[TASK TO COMPLETE] Nothing outside the range is wanted. Repeat exactly the lines below from the one with "assign sb[1] = r0[1];" through the one with "assign sb[19] = t_w69;".

[SOURCE MATERIAL]
Background: an optimization exercise with open tools, aiming at small area, a short achievable clock period and few clock cycles per item. Do not read the settings as production practice. Function was checked by simulation only, so behaviour that the tests miss may differ from the original. Power and IR drop assume default switching activity.

## flow/design.v (module list and top-level ports; edited modules follow where they fit)
// module pdfi_front: 48 lines
// module pdfi_queue: 34 lines
// module pdfi_vlane: 328 lines
// module pdfi_tlane: 495 lines
// module pdfi_resolve: 25 lines
// module pdfi_back: 64 lines
// module pvt_derating_factor_interpolator: 93 lines
module pvt_derating_factor_interpolator (
  input  logic                                clk,
  input  logic                                rst_n,
  input  logic                                in_valid,
  output logic                                in_ready,
  input  logic [pdfi_pkg::VOLT_W-1:0]         in_voltage_mv,
  input  logic signed [pdfi_pkg::TEMP_W-1:0]  in_temperature_decideg,
  input  logic [pdfi_pkg::CORNER_W-1:0]       in_process_corner,
  output logic                                out_valid,
  input  logic                                out_ready,
  output logic [pdfi_pkg::FACTOR_W-1:0]       out_voltage_factor,
  output logic [pdfi_pkg::FACTOR_W-1:0]       out_temperature_factor,
  output logic [pdfi_pkg::FACTOR_W-1:0]       out_process_factor,
  output logic                                out_voltage_ok,
  output logic                                out_temperature_ok,
  output logic                                out_process_ok
);
  // ...
==> flow/run.sh <==
#!/bin/bash
# synth_recipe.tcl (not shown) runs the flow's synth.tcl, then flattens the netlist and writes it again
# the make line also repeats each setting of config.mk as NAME=value (left out here)
make -C /OpenROAD-flow-scripts/flow DESIGN_CONFIG=/design/flow/config.mk WORK_HOME=/design/flow/orfs CLKGATE_MAP_FILE= SYNTH_SCRIPT=/design/flow/synth_recipe.tcl finish
==> flow/config.mk <==
export PLATFORM = sky130hd
export DESIGN_NAME = pvt_derating_factor_interpolator
export DESIGN_NICKNAME = pvt_derating_factor_interpolator
export VERILOG_FILES = /design/flow/design.v
export SDC_FILE = /design/flow/constraint.sdc
export NUM_CORES = 4
export LEC_CHECK = 0
export CAP_MARGIN = 20
export CORE_MARGIN = 2
export CORE_UTILIZATION = 40
export SETUP_SLACK_MARGIN = 2.5
export SLEW_MARGIN = 20
==> flow/constraint.sdc <==
create_clock -name core_clock -period 7.0 [get_ports {clk}]
set_input_delay 1.4000 -clock core_clock [delete_from_list [all_inputs] [get_ports {clk}]]
set_output_delay 1.4000 -clock core_clock [all_outputs]
set_load 0.01 [all_outputs]
==> results.txt, run 1 <==
status=timing/DRC/antenna clean; Setup Slack @ Placement=1.99 ns; critical path peak fanout=4; io pins=100; multi-input combinational area share=57.3%; pin count of the biggest net entering global routing=56; hold path startpoint=u_queue.corner_q[1]; Synth Area in Compound Gates=15.1%; Reg-to-Reg Start=u_queue.tseg_q[8]; Die Area=31000 µm²; Largest register FFs=21; CP Data Arrival Time=4.69 ns; Slew Limit Fails=0; top cell type's share of synthesized area=24.9%; Post-Synth XOR/XNOR Area=2.81%; R2R setup slack=2.41 ns; CTS tree=yes; largest registers=u_back.tls_r (21), u_back.vls_r (20), u_queue.tseg_q (18); hold path depth=0; CP endpoint=u_back.tck_r; period utilization=65.5%; Critical Path Max Stage Delay=0.53 ns; kind of cell adding the most delay to the critical path=adder cells; ys async rst share=0%; Total Nets Final=1651; Root Buffer=clkbuf_16; latest clock arrival within the worst-skew pair=0.36 ns; number of non-clock inverters in the layout=146; gp weighted congestion=1.00; 1st-pass router iterations=6; Reg power frac=25.4%; Post-synth top cells=146 x inv_1, 116 x nand2_1, 98 x edfxtp_1; Iteration-0 DRC Markers=1238; Comb. pwr=2.43 mW; Post-Synthesis Cells=1328; fmax=0.218 GHz; clock group power=0.526 mW; final wirelength=36.1 mm; Critical Path Start=u_queue.tseg_q[8]; largest cell class by area=multi-input combinational cells; Bufs and invs on worst path=3; most used routing layer=met2; bufs w/o clock=204; max_cap viols=0
Testbench counts, summed over its fixed seeds: cycles 16,016, items 16,000.
==> module pdfi_vlane, before the edit <==
module pdfi_vlane (
  input  logic [8:0] seg,
  input  logic [5:0] u,
  output logic [20:0] ls,
  output logic [4:0] gb,
  output logic ck
);
  logic [27:0] e;
  logic [17:0] g;
  logic [18:0] g3;
  logic [5:0] m;
  assign e = ({28{seg[0]}} & 28'd149447104)
    | ({28{seg[1]}} & 28'd139520384)
    | ({28{seg[2]}} & 28'd140150204)
    | ({28{seg[3]}} & 28'd131523840)
    | ({28{seg[4]}} & 28'd132448072)
    | ({28{seg[5]}} & 28'd132631344)
    | ({28{seg[6]}} & 28'd125862444)
    | ({28{seg[7]}} & 28'd126268792)
    | ({28{seg[8]}} & 28'd120765400);
  assign g = ({18{seg[0]}} & 18'd155118)
    | ({18{seg[1]}} & 18'd155106)
    | ({18{seg[2]}} & 18'd134788)
    | ({18{seg[3]}} & 18'd134784)
    | ({18{seg[4]}} & 18'd117981)
    | ({18{seg[5]}} & 18'd105762)
    | ({18{seg[6]}} & 18'd105764)
    | ({18{seg[7]}} & 18'd95345)
    | ({18{seg[8]}} & 18'd85842);
  assign g3 = ({19{seg[0]}} & 19'd465354)
    | ({19{seg[1]}} & 19'd465318)
    | ({19{seg[2]}} & 19'd404364)
    | ({19{seg[3]}} & 19'd404352)
    | ({19{seg[4]}} & 19'd353943)
    | ({19{seg[5]}} & 19'd317286)
    | ({19{seg[6]}} & 19'd317292)
    | ({19{seg[7]}} & 19'd286035)
    | ({19{seg[8]}} & 19'd257526);
  logic d0_1, d0_2, d0_3;
  logic [18:0] r0;
  logic d1_1, d1_2, d1_3;
  logic [18:0] r1;
  logic d2_1, d2_2, d2_3;
  logic [18:0] r2;
  logic [27:0] sa, sb;
  logic t_w1;
  logic t_w2;
  logic t_w3;
  logic t_w4;
  logic t_w5;
  logic t_w6;
  logic t_w7;
  logic t_w8;
  logic t_w9;
  logic t_w10;
  logic t_w11;
  logic t_w12;
  logic t_w13;
  logic t_w14;
  logic t_w15;
  logic t_w16;
  logic t_w17;
  logic t_w18;
  logic t_w19;
  logic t_w20;
  logic t_w21;
  logic t_w22;
  logic t_w23;
  logic t_w24;
  logic t_w25;
  logic t_w26;
  logic t_w27;
  logic t_w28;
  logic t_w29;
  logic t_w30;
  logic t_w31;
  logic t_w32;
  logic t_w33;
  logic t_w34;
  logic t_w35;
  logic t_w36;
  logic t_w37;
  logic t_w38;
  logic t_w39;
  logic t_w40;
  logic t_w41;
  logic t_w42;
  logic t_w43;
  logic t_w44;
  logic t_w45;
  logic t_w46;
  logic t_w47;
  logic t_w48;
  logic t_w49;
  logic t_w50;
  logic t_w51;
  logic t_w52;
  logic t_w53;
  logic t_w54;
  logic t_w55;
  logic t_w56;
  logic t_w57;
  logic t_w58;
  logic t_w59;
  logic t_w60;
  logic t_w61;
  logic t_w62;
  logic t_w63;
  logic t_w64;
  logic t_w65;
  logic t_w66;
  logic t_w67;
  logic t_w68;
  logic t_w69;
  logic t_w70;
  logic t_w71;
  logic t_w72;
  logic t_w73;
  logic t_w74;
  logic t_w75;
  logic t_w76;
  assign m = ~u;
  assign d0_1 = m[1:0] == 2'd1;
  assign d0_2 = m[1:0] == 2'd2;
  assign d0_3 = m[1:0] == 2'd3;
  assign r0[0] = (d0_1 & g[0]) | (d0_3 & g3[0]);
  assign r0[1] = (d0_1 & g[1]) | (d0_2 & g[0]) | (d0_3 & g3[1]);
  assign r0[2] = (d0_1 & g[2]) | (d0_2 & g[1]) | (d0_3 & g3[2]);
  assign r0[3] = (d0_1 & g[3]) | (d0_2 & g[2]) | (d0_3 & g3[3]);
  assign r0[4] = (d0_1 & g[4]) | (d0_2 & g[3]) | (d0_3 & g3[4]);
  assign r0[5] = (d0_1 & g[5]) | (d0_2 & g[4]) | (d0_3 & g3[5]);
  assign r0[6] = (d0_1 & g[6]) | (d0_2 & g[5]) | (d0_3 & g3[6]);
  assign r0[7] = (d0_1 & g[7]) | (d0_2 & g[6]) | (d0_3 & g3[7]);
  assign r0[8] = (d0_1 & g[8]) | (d0_2 & g[7]) | (d0_3 & g3[8]);
  assign r0[9] = (d0_1 & g[9]) | (d0_2 & g[8]) | (d0_3 & g3[9]);
  assign r0[10] = (d0_1 & g[10]) | (d0_2 & g[9]) | (d0_3 & g3[10]);
  assign r0[11] = (d0_1 & g[11]) | (d0_2 & g[10]) | (d0_3 & g3[11]);
  assign r0[12] = (d0_1 & g[12]) | (d0_2 & g[11]) | (d0_3 & g3[12]);
  assign r0[13] = (d0_1 & g[13]) | (d0_2 & g[12]) | (d0_3 & g3[13]);
  assign r0[14] = (d0_1 & g[14]) | (d0_2 & g[13]) | (d0_3 & g3[14]);
  assign r0[15] = (d0_1 & g[15]) | (d0_2 & g[14]) | (d0_3 & g3[15]);
  assign r0[16] = (d0_1 & g[16]) | (d0_2 & g[15]) | (d0_3 & g3[16]);
  assign r0[17] = (d0_1 & g[17]) | (d0_2 & g[16]) | (d0_3 & g3[17]);
  assign r0[18] = (d0_2 & g[17]) | (d0_3 & g3[18]);
  assign d1_1 = m[3:2] == 2'd1;
  assign d1_2 = m[3:2] == 2'd2;
  assign d1_3 = m[3:2] == 2'd3;
  assign r1[0] = (d1_1 & g[0]) | (d1_3 & g3[0]);
  assign r1[1] = (d1_1 & g[1]) | (d1_2 & g[0]) | (d1_3 & g3[1]);
  assign r1[2] = (d1_1 & g[2]) | (d1_2 & g[1]) | (d1_3 & g3[2]);
  assign r1[3] = (d1_1 & g[3]) | (d1_2 & g[2]) | (d1_3 & g3[3]);
  assign r1[4] = (d1_1 & g[4]) | (d1_2 & g[3]) | (d1_3 & g3[4]);
  assign r1[5] = (d1_1 & g[5]) | (d1_2 & g[4]) | (d1_3 & g3[5]);
  assign r1[6] = (d1_1 & g[6]) | (d1_2 & g[5]) | (d1_3 & g3[6]);
  assign r1[7] = (d1_1 & g[7]) | (d1_2 & g[6]) | (d1_3 & g3[7]);
  assign r1[8] = (d1_1 & g[8]) | (d1_2 & g[7]) | (d1_3 & g3[8]);
  assign r1[9] = (d1_1 & g[9]) | (d1_2 & g[8]) | (d1_3 & g3[9]);
  assign r1[10] = (d1_1 & g[10]) | (d1_2 & g[9]) | (d1_3 & g3[10]);
  assign r1[11] = (d1_1 & g[11]) | (d1_2 & g[10]) | (d1_3 & g3[11]);
  assign r1[12] = (d1_1 & g[12]) | (d1_2 & g[11]) | (d1_3 & g3[12]);
  assign r1[13] = (d1_1 & g[13]) | (d1_2 & g[12]) | (d1_3 & g3[13]);
  assign r1[14] = (d1_1 & g[14]) | (d1_2 & g[13]) | (d1_3 & g3[14]);
  assign r1[15] = (d1_1 & g[15]) | (d1_2 & g[14]) | (d1_3 & g3[15]);
  assign r1[16] = (d1_1 & g[16]) | (d1_2 & g[15]) | (d1_3 & g3[16]);
  assign r1[17] = (d1_1 & g[17]) | (d1_2 & g[16]) | (d1_3 & g3[17]);
  assign r1[18] = (d1_2 & g[17]) | (d1_3 & g3[18]);
  assign d2_1 = m[5:4] == 2'd1;
  assign d2_2 = m[5:4] == 2'd2;
  assign d2_3 = m[5:4] == 2'd3;
  assign r2[0] = (d2_1 & g[0]) | (d2_3 & g3[0]);
  assign r2[1] = (d2_1 & g[1]) | (d2_2 & g[0]) | (d2_3 & g3[1]);
  assign r2[2] = (d2_1 & g[2]) | (d2_2 & g[1]) | (d2_3 & g3[2]);
  assign r2[3] = (d2_1 & g[3]) | (d2_2 & g[2]) | (d2_3 & g3[3]);
  assign r2[4] = (d2_1 & g[4]) | (d2_2 & g[3]) | (d2_3 & g3[4]);
  assign r2[5] = (d2_1 & g[5]) | (d2_2 & g[4]) | (d2_3 & g3[5]);
  assign r2[6] = (d2_1 & g[6]) | (d2_2 & g[5]) | (d2_3 & g3[6]);
  assign r2[7] = (d2_1 & g[7]) | (d2_2 & g[6]) | (d2_3 & g3[7]);
  assign r2[8] = (d2_1 & g[8]) | (d2_2 & g[7]) | (d2_3 & g3[8]);
  assign r2[9] = (d2_1 & g[9]) | (d2_2 & g[8]) | (d2_3 & g3[9]);
  assign r2[10] = (d2_1 & g[10]) | (d2_2 & g[9]) | (d2_3 & g3[10]);
  assign r2[11] = (d2_1 & g[11]) | (d2_2 & g[10]) | (d2_3 & g3[11]);
  assign r2[12] = (d2_1 & g[12]) | (d2_2 & g[11]) | (d2_3 & g3[12]);
  assign r2[13] = (d2_1 & g[13]) | (d2_2 & g[12]) | (d2_3 & g3[13]);
  assign r2[14] = (d2_1 & g[14]) | (d2_2 & g[13]) | (d2_3 & g3[14]);
  assign r2[15] = (d2_1 & g[15]) | (d2_2 & g[14]) | (d2_3 & g3[15]);
  assign r2[16] = (d2_1 & g[16]) | (d2_2 & g[15]) | (d2_3 & g3[16]);
  assign r2[17] = (d2_1 & g[17]) | (d2_2 & g[16]) | (d2_3 & g3[17]);
  assign r2[18] = (d2_2 & g[17]) | (d2_3 & g3[18]);
  assign t_w1 = e[4] ^ r0[4];
  assign t_w2 = e[4] & r0[4];
  assign t_w3 = e[5] ^ r0[5] ^ r1[3];
  assign t_w4 = (e[5] & r0[5]) | (r1[3] & (e[5] ^ r0[5]));
  assign t_w5 = e[6] ^ r0[6] ^ r1[4];
  assign t_w6 = (e[6] & r0[6]) | (r1[4] & (e[6] ^ r0[6]));
  assign t_w7 = e[7] ^ r0[7] ^ r1[5];
  assign t_w8 = (e[7] & r0[7]) | (r1[5] & (e[7] ^ r0[7]));
  assign t_w9 = e[8] ^ r0[8] ^ r1[6];
  assign t_w10 = (e[8] & r0[8]) | (r1[6] & (e[8] ^ r0[8]));
  assign t_w11 = e[9] ^ r0[9] ^ r1[7];
  assign t_w12 = (e[9] & r0[9]) | (r1[7] & (e[9] ^ r0[9]));
  assign t_w13 = e[10] ^ r0[10] ^ r1[8];
  assign t_w14 = (e[10] & r0[10]) | (r1[8] & (e[10] ^ r0[10]));
  assign t_w15 = e[11] ^ r0[11] ^ r1[9];
  assign t_w16 = (e[11] & r0[11]) | (r1[9] & (e[11] ^ r0[11]));
  assign t_w17 = e[12] ^ r0[12] ^ r1[10];
  assign t_w18 = (e[12] & r0[12]) | (r1[10] & (e[12] ^ r0[12]));
  assign t_w19 = e[13] ^ r0[13] ^ r1[11];
  assign t_w20 = (e[13] & r0[13]) | (r1[11] & (e[13] ^ r0[13]));
  assign t_w21 = e[14] ^ r0[14] ^ r1[12];
  assign t_w22 = (e[14] & r0[14]) | (r1[12] & (e[14] ^ r0[14]));
  assign t_w23 = e[15] ^ r0[15] ^ r1[13];
  assign t_w24 = (e[15] & r0[15]) | (r1[13] & (e[15] ^ r0[15]));
  assign t_w25 = e[16] ^ r0[16] ^ r1[14];
  assign t_w26 = (e[16] & r0[16]) | (r1[14] & (e[16] ^ r0[16]));
  assign t_w27 = e[17] ^ r0[17] ^ r1[15];
  assign t_w28 = (e[17] & r0[17]) | (r1[15] & (e[17] ^ r0[17]));
  assign t_w29 = e[18] ^ r0[18] ^ r1[16];
  assign t_w30 = (e[18] & r0[18]) | (r1[16] & (e[18] ^ r0[18]));
  assign t_w31 = e[19] ^ r1[17];
  assign t_w32 = e[19] & r1[17];
  assign t_w33 = e[20] ^ r1[18];
  assign t_w34 = e[20] & r1[18];
  assign t_w35 = e[2] ^ r0[2];
  assign t_w36 = e[2] & r0[2];
  assign t_w37 = e[3] ^ r0[3] ^ r1[1];
  assign t_w38 = (e[3] & r0[3]) | (r1[1] & (e[3] ^ r0[3]));
  assign t_w39 = t_w1 ^ r1[2] ^ r2[0];
  assign t_w40 = (t_w1 & r1[2]) | (r2[0] & (t_w1 ^ r1[2]));
  assign t_w41 = t_w2 ^ t_w3 ^ r2[1];
  assign t_w42 = (t_w2 & t_w3) | (r2[1] & (t_w2 ^ t_w3));
  assign t_w43 = t_w4 ^ t_w5 ^ r2[2];
  assign t_w44 = (t_w4 & t_w5) | (r2[2] & (t_w4 ^ t_w5));
  assign t_w45 = t_w6 ^ t_w7 ^ r2[3];
  assign t_w46 = (t_w6 & t_w7) | (r2[3] & (t_w6 ^ t_w7));
  assign t_w47 = t_w8 ^ t_w9 ^ r2[4];
  assign t_w48 = (t_w8 & t_w9) | (r2[4] & (t_w8 ^ t_w9));
  assign t_w49 = t_w10 ^ t_w11 ^ r2[5];
  assign t_w50 = (t_w10 & t_w11) | (r2[5] & (t_w10 ^ t_w11));
  assign t_w51 = t_w12 ^ t_w13 ^ r2[6];
  assign t_w52 = (t_w12 & t_w13) | (r2[6] & (t_w12 ^ t_w13));
  assign t_w53 = t_w14 ^ t_w15 ^ r2[7];
  assign t_w54 = (t_w14 & t_w15) | (r2[7] & (t_w14 ^ t_w15));
  assign t_w55 = t_w16 ^ t_w17 ^ r2[8];
  assign t_w56 = (t_w16 & t_w17) | (r2[8] & (t_w16 ^ t_w17));
  assign t_w57 = t_w18 ^ t_w19 ^ r2[9];
  assign t_w58 = (t_w18 & t_w19) | (r2[9] & (t_w18 ^ t_w19));
  assign t_w59 = t_w20 ^ t_w21 ^ r2[10];
  assign t_w60 = (t_w20 & t_w21) | (r2[10] & (t_w20 ^ t_w21));
  assign t_w61 = t_w22 ^ t_w23 ^ r2[11];
  assign t_w62 = (t_w22 & t_w23) | (r2[11] & (t_w22 ^ t_w23));
  assign t_w63 = t_w24 ^ t_w25 ^ r2[12];
  assign t_w64 = (t_w24 & t_w25) | (r2[12] & (t_w24 ^ t_w25));
  assign t_w65 = t_w26 ^ t_w27 ^ r2[13];
  assign t_w66 = (t_w26 & t_w27) | (r2[13] & (t_w26 ^ t_w27));
  assign t_w67 = t_w28 ^ t_w29 ^ r2[14];
  assign t_w68 = (t_w28 & t_w29) | (r2[14] & (t_w28 ^ t_w29));
  assign t_w69 = t_w30 ^ t_w31 ^ r2[15];
  assign t_w70 = (t_w30 & t_w31) | (r2[15] & (t_w30 ^ t_w31));
  assign t_w71 = t_w32 ^ t_w33 ^ r2[16];
  assign t_w72 = (t_w32 & t_w33) | (r2[16] & (t_w32 ^ t_w33));
  assign t_w73 = t_w34 ^ e[21] ^ r2[17];
  assign t_w74 = (t_w34 & e[21]) | (r2[17] & (t_w34 ^ e[21]));
  assign t_w75 = e[22] ^ r2[18];
  assign t_w76 = e[22] & r2[18];
  assign sa[0] = e[0];
  assign sb[0] = r0[0];
  assign sa[1] = e[1];
  assign sb[1] = r0[1];
  assign sa[2] = t_w35;
  assign sb[2] = r1[0];
  assign sa[3] = t_w36;
  assign sb[3] = t_w37;
  assign sa[4] = t_w38;
  assign sb[4] = t_w39;
  assign sa[5] = t_w40;
  assign sb[5] = t_w41;
  assign sa[6] = t_w42;
  assign sb[6] = t_w43;
  assign sa[7] = t_w44;
  assign sb[7] = t_w45;
  assign sa[8] = t_w46;
  assign sb[8] = t_w47;
  assign sa[9] = t_w48;
  assign sb[9] = t_w49;
  assign sa[10] = t_w50;
  assign sb[10] = t_w51;
  assign sa[11] = t_w52;
  assign sb[11] = t_w53;
  assign sa[12] = t_w54;
  assign sb[12] = t_w55;
  assign sa[13] = t_w56;
  assign sb[13] = t_w57;
  assign sa[14] = t_w58;
  assign sb[14] = t_w59;
  assign sa[15] = t_w60;
  assign sb[15] = t_w61;
  assign sa[16] = t_w62;
  assign sb[16] = t_w63;
  assign sa[17] = t_w64;
  assign sb[17] = t_w65;
  assign sa[18] = t_w66;
  assign sb[18] = t_w67;
  assign sa[19] = t_w68;
  assign sb[19] = t_w69;
  assign sa[20] = t_w70;
  assign sb[20] = t_w71;
  assign sa[21] = t_w72;
  assign sb[21] = t_w73;
  assign sa[22] = t_w74;
  assign sb[22] = t_w75;
  assign sa[23] = t_w76;
  assign sb[23] = e[23];
  assign sa[24] = e[24];
  assign sb[24] = 1'b0;
  assign sa[25] = e[25];
  assign sb[25] = 1'b0;
  assign sa[26] = e[26];
  assign sb[26] = 1'b0;
  assign sa[27] = e[27];
  assign sb[27] = 1'b0;
  logic [6:0] lo_unused;
  assign {ck, lo_unused} = 8'(sa[6:0]) + 8'(sb[6:0]);
  assign {gb[0], ls[3:0]} = 5'(sa[10:7]) + 5'(sb[10:7]);
  assign {gb[1], ls[7:4]} = 5'(sa[14:11]) + 5'(sb[14:11]);
  assign {gb[2], ls[11:8]} = 5'(sa[18:15]) + 5'(sb[18:15]);
  assign {gb[3], ls[15:12]} = 5'(sa[22:19]) + 5'(sb[22:19]);
  assign {gb[4], ls[20:16]} = 6'(sa[27:23]) + 6'(sb[27:23]);
endmodule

[SOLUTION TO THIS PROBLEM]
  assign sb[1] = r0[1];
  assign sa[2] = t_w35;
  assign sb[2] = r1[0];
  assign sa[3] = t_w36;
  assign sb[3] = t_w37;
  assign sa[4] = t_w38;
  assign sb[4] = t_w39;
  assign sa[5] = t_w40;
  assign sb[5] = t_w41;
  assign sa[6] = t_w42;
  assign sb[6] = t_w43;
  assign sa[7] = t_w44;
  assign sb[7] = t_w45;
  assign sa[8] = t_w46;
  assign sb[8] = t_w47;
  assign sa[9] = t_w48;
  assign sb[9] = t_w49;
  assign sa[10] = t_w50;
  assign sb[10] = t_w51;
  assign sa[11] = t_w52;
  assign sb[11] = t_w53;
  assign sa[12] = t_w54;
  assign sb[12] = t_w55;
  assign sa[13] = t_w56;
  assign sb[13] = t_w57;
  assign sa[14] = t_w58;
  assign sb[14] = t_w59;
  assign sa[15] = t_w60;
  assign sb[15] = t_w61;
  assign sa[16] = t_w62;
  assign sb[16] = t_w63;
  assign sa[17] = t_w64;
  assign sb[17] = t_w65;
  assign sa[18] = t_w66;
  assign sb[18] = t_w67;
  assign sa[19] = t_w68;
  assign sb[19] = t_w69;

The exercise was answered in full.